Street in the City of London

Bevis Marks, classified as part of the A1211, is a short street (about 150 m long) in the ward of Aldgate in the City of London. Traffic runs northwest in a one-way direction into Camomile Street, and parallel to Houndsditch which runs southeast one-way.

==History==
The street name has been recorded as Bewesmarkes (1407), Bevys Marke (1450), Bevesmarkes (1513), Bevers-market (1630), and Beavis Markes (1677), prior to Bevis Marks (since 1720). The antiquarian John Stow believed the name to derive from the Abbots of Bury St Edmunds in Suffolk, in whose ownership this part of the city was until the Dissolution of the Monasteries. Evidently the "r" in "Bury" had been misread as a "v" in a mediaeval manuscript; "Marks" comes from maerc (march), the boundary of the abbotts' London estate. Bury Street, adjoining to the south-west, also commemorates the association.
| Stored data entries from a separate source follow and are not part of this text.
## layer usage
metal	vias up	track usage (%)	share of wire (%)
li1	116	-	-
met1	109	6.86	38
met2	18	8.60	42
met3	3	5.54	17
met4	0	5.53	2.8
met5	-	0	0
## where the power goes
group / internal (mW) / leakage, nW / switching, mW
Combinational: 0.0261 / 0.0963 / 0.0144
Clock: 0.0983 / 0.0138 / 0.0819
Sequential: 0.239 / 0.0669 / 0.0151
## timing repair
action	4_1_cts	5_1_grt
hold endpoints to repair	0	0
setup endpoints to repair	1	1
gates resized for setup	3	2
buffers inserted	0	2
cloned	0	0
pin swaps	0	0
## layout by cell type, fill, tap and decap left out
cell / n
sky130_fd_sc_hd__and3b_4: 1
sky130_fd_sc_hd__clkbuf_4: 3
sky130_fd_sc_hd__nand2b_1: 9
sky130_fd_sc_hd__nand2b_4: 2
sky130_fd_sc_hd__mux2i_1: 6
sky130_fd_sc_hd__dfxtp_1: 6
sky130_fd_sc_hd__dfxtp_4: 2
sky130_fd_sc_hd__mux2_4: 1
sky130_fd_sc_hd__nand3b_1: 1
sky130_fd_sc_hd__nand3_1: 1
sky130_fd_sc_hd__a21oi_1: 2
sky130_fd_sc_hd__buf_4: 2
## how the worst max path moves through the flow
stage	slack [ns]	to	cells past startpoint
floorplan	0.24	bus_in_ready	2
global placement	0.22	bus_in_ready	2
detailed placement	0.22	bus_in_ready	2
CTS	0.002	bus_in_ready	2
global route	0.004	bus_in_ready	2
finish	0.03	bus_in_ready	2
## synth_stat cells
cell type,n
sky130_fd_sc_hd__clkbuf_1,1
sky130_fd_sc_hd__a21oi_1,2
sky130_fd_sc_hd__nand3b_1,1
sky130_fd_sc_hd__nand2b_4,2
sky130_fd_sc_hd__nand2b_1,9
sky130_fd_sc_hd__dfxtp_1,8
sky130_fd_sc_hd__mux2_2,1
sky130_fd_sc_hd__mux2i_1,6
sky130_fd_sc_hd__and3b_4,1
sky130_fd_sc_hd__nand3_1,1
[src/rtl/spi_rx_ram_writer_word_packer.sv]
// spi_ram_word_packer: packs bytes little-endian into a 32-bit word.
//   clear_i     - empty the word (data, enables and lane index to 0)
//   load_i      - store data_i into the current lane and advance the lane
//   word_o      - packed word, unfilled lanes are 0
//   be_o        - byte enables of the filled lanes
//   last_lane_o - the next load fills lane 3 and completes the word
module spi_ram_word_packer
   import spi_ram_pkg::*;
(
   input  logic        clk,
   input  logic        reset_n,
   input  logic        clear_i,
   input  logic        load_i,
   input  logic [7:0]  data_i,
   output logic [31:0] word_o,
   output logic [3:0]  be_o,
   output logic        last_lane_o
);

   logic [31:0] word_q, word_d;
   logic [3:0]  be_q, be_d;
   logic [1:0]  lane_q, lane_d;

   always_comb begin
      word_d = word_q;
      be_d   = be_q;
      lane_d = lane_q;
      if (clear_i) begin
         word_d = '0;
         be_d   = '0;
         lane_d = '0;
      end else if (load_i) begin
         word_d[{lane_q, 3'b000} +: 8] = data_i;
         be_d   = be_q | lane_be(lane_q);
         lane_d = lane_q + 2'd1;
      end
   end

   always_ff @(posedge clk or negedge reset_n) begin
      if (!reset_n) begin
         word_q <= '0;
         be_q   <= '0;
         lane_q <= '0;
      end else begin
         word_q <= word_d;
         be_q   <= be_d;
         lane_q <= lane_d;
      end
   end

   assign word_o      = word_q;
   assign be_o        = be_q;
   assign last_lane_o = (lane_q == 2'd3);

endmodule

[src/rtl/spi_rx_ram_writer.sv]
// spi_rx_ram_writer: lands an SPI byte stream in RAM as 32-bit words.
//   clk, reset_n          - clock, async active-low reset
//   start                 - one-cycle request, latches base_addr/byte_len
//   base_addr, byte_len   - first RAM word address, number of bytes
//   busy, done, err_range - transfer status (done/err_range are 1-cycle pulses)
//   bus (master)          - byte stream in, Avalon-MM write master out
//
// state      | meaning
// -----------+-------------------------------------------------------
// ST_IDLE    | waiting for start; range/zero-length checks made here
// ST_COLLECT | s_ready=1, packing bytes until word full or bytes exhausted
// ST_WRITE   | Avalon write of the packed word, held while waitrequest
// ST_DONE    | one-cycle done (and err_range on a rejected request)
module spi_rx_ram_writer
   import spi_ram_pkg::*;
#(
   parameter int ADDR_W = ADDR_W_DEF,
   parameter int DEPTH  = DEPTH_DEF,
   parameter int LEN_W  = LEN_W_DEF
) (
   input  logic              clk,
   input  logic              reset_n,
   input  logic              start,
   input  logic [ADDR_W-1:0] base_addr,
   input  logic [LEN_W-1:0]  byte_len,
   output logic              busy,
   output logic              done,
   output logic              err_range,
   spi_rx_ram_writer_if.master bus
);

   state_t            state_q, state_d;
   logic [ADDR_W-1:0] addr_q, addr_d;
   logic [LEN_W-1:0]  remain_q, remain_d;
   logic              err_q, err_d;

   logic              pk_clear, pk_load, pk_last_lane;
   logic [31:0]       pk_word;
   logic [3:0]        pk_be;

   // Request end address, one bit wider than the RAM address so the sum of
   // base and rounded-up word count cannot overflow.
   logic [LEN_W:0]    len_round;
   logic [ADDR_W:0]   req_words;
   logic [ADDR_W:0]   req_end;
   logic              range_bad;

   assign len_round = {1'b0, byte_len} + (LEN_W+1)'(3);
   assign req_words = (ADDR_W+1)'(len_round[LEN_W:2]);
   assign req_end   = {1'b0, base_addr} + req_words;
   assign range_bad = (req_end > (ADDR_W+1)'(DEPTH));

   spi_ram_word_packer u_packer (
      .clk         (clk),
      .reset_n     (reset_n),
      .clear_i     (pk_clear),
      .load_i      (pk_load),
      .data_i      (bus.s_data),
      .word_o      (pk_word),
      .be_o        (pk_be),
      .last_lane_o (pk_last_lane)
   );

   always_comb begin
      state_d  = state_q;
      addr_d   = addr_q;
      remain_d = remain_q;
      err_d    = err_q;
      pk_clear = 1'b0;
      pk_load  = 1'b0;
      case (state_q)
         ST_IDLE: begin
            if (start) begin
               if (byte_len == '0) begin
                  err_d   = 1'b0;
                  state_d = ST_DONE;
               end else if (range_bad) begin
                  err_d   = 1'b1;
                  state_d = ST_DONE;
               end else begin
                  err_d    = 1'b0;
                  addr_d   = base_addr;
                  remain_d = byte_len;
                  pk_clear = 1'b1;
                  state_d  = ST_COLLECT;
               end
            end
         end
         ST_COLLECT: begin
            if (bus.s_valid) begin
               pk_load  = 1'b1;
               remain_d = remain_q - LEN_W'(1);
               if (pk_last_lane || (remain_q == LEN_W'(1))) begin
                  state_d = ST_WRITE;
               end
            end
         end
         ST_WRITE: begin
            if (!bus.m_waitrequest) begin
               addr_d   = addr_q + ADDR_W'(1);
               pk_clear = 1'b1;
               state_d  = (remain_q == '0) ? ST_DONE : ST_COLLECT;
            end
         end
         ST_DONE: begin
            state_d = ST_IDLE;
         end
         default: begin
            state_d = ST_IDLE;
         end
      endcase
   end

   always_ff @(posedge clk or negedge reset_n) begin
      if (!reset_n) begin
         state_q  <= ST_IDLE;
         addr_q   <= '0;
         remain_q <= '0;
         err_q    <= 1'b0;
      end else begin
         state_q  <= state_d;
         addr_q   <= addr_d;
         remain_q <= remain_d;
         err_q    <= err_d;
      end
   end

   assign busy             = (state_q == ST_COLLECT) || (state_q == ST_WRITE);
   assign done             = (state_q == ST_DONE);
   assign err_range        = (state_q == ST_DONE) && err_q;
   assign bus.s_ready      = (state_q == ST_COLLECT);
   assign bus.m_chipselect = (state_q == ST_WRITE);
   assign bus.m_write      = (state_q == ST_WRITE);
   assign bus.m_address    = addr_q;
   assign bus.m_writedata  = pk_word;
   assign bus.m_byteenable = pk_be;

endmodule

[src/flat_wrapper.sv]
// flat-port wrapper written by rule: the top's interface ports become plain ports
module spi_rx_ram_writer_flat import spi_ram_pkg::*;
#(
   parameter int ADDR_W = ADDR_W_DEF,
   parameter int DEPTH  = DEPTH_DEF,
   parameter int LEN_W  = LEN_W_DEF
)
  (clk, reset_n, start, base_addr, byte_len, busy, done, err_range, bus_s_data, bus_s_valid, bus_m_waitrequest, bus_s_ready, bus_m_chipselect, bus_m_write, bus_m_address, bus_m_writedata, bus_m_byteenable);
  spi_rx_ram_writer_if #(.ADDR_W(ADDR_W)) bus_i ();
  input  logic clk;
  input  logic reset_n;
  input  logic start;
  input  logic [ADDR_W-1:0] base_addr;
  input  logic [LEN_W-1:0] byte_len;
  output logic busy;
  output logic done;
  output logic err_range;
  input wire logic [$bits(bus_i.s_data)-1:0] bus_s_data;
  input wire logic [$bits(bus_i.s_valid)-1:0] bus_s_valid;
  input wire logic [$bits(bus_i.m_waitrequest)-1:0] bus_m_waitrequest;
  output wire logic [$bits(bus_i.s_ready)-1:0] bus_s_ready;
  output wire logic [$bits(bus_i.m_chipselect)-1:0] bus_m_chipselect;
  output wire logic [$bits(bus_i.m_write)-1:0] bus_m_write;
  output wire logic [$bits(bus_i.m_address)-1:0] bus_m_address;
  output wire logic [$bits(bus_i.m_writedata)-1:0] bus_m_writedata;
  output wire logic [$bits(bus_i.m_byteenable)-1:0] bus_m_byteenable;
  assign bus_i.s_data = bus_s_data;
  assign bus_i.s_valid = bus_s_valid;
  assign bus_i.m_waitrequest = bus_m_waitrequest;
  assign bus_s_ready = bus_i.s_ready;
  assign bus_m_chipselect = bus_i.m_chipselect;
  assign bus_m_write = bus_i.m_write;
  assign bus_m_address = bus_i.m_address;
  assign bus_m_writedata = bus_i.m_writedata;
  assign bus_m_byteenable = bus_i.m_byteenable;
  spi_rx_ram_writer #(.ADDR_W(ADDR_W), .DEPTH(DEPTH), .LEN_W(LEN_W)) u_core (.clk(clk), .reset_n(reset_n), .start(start), .base_addr(base_addr), .byte_len(byte_len), .busy(busy), .done(done), .err_range(err_range), .bus(bus_i));
endmodule
[config.mk]
export PLATFORM = sky130hd
export DESIGN_NAME = spi_rx_ram_writer_flat
export DESIGN_NICKNAME = d
export VERILOG_FILES = /design/src/rtl/spi_rx_ram_writer_pkg.sv /design/src/rtl/spi_rx_ram_writer_if.sv /design/src/rtl/spi_rx_ram_writer_word_packer.sv /design/src/rtl/spi_rx_ram_writer.sv /design/src/flat_wrapper.sv
export SDC_FILE = /design/constraint.sdc
export NUM_CORES = 1
export LEC_CHECK = 0
export CAP_MARGIN = 20
export CELL_PAD_IN_SITES_DETAIL_PLACEMENT = 0
export CELL_PAD_IN_SITES_GLOBAL_PLACEMENT = 2
export CORE_ASPECT_RATIO = 1.75
export CORE_UTILIZATION = 34
export DETAILED_ROUTE_END_ITERATION = 16
export PLACE_DENSITY_LB_ADDON = 0.1
export RECOVER_POWER = 50
export SLEW_MARGIN = 0
export SYNTH_ARGS = -nofsm -noshare
export SYNTH_HDL_FRONTEND = slang
export SYNTH_SLANG_ARGS = --single-unit
[constraint.sdc]
create_clock -name clk -period 4.05 [get_ports clk]
set_input_delay 0.6075 -clock clk [delete_from_list [all_inputs] [get_ports clk]]
set_output_delay 0.6075 -clock clk [all_outputs]
set_load 0.1 [all_outputs]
At the dissolution, their possessions were passed to Sir Thomas Heneage, a gentleman of the Privy chamber in attendance on King Henry VIII. He is commemorated in the name of nearby Heneage Lane.

Bevis Marks is mentioned several times in Charles Dickens's The Old Curiosity Shop as the street where solicitor Sampson Brass has his offices.

==Notable sites==
Bevis Marks is home to the Grade I listed Bevis Marks Synagogue, the oldest synagogue in the United Kingdom in continual use.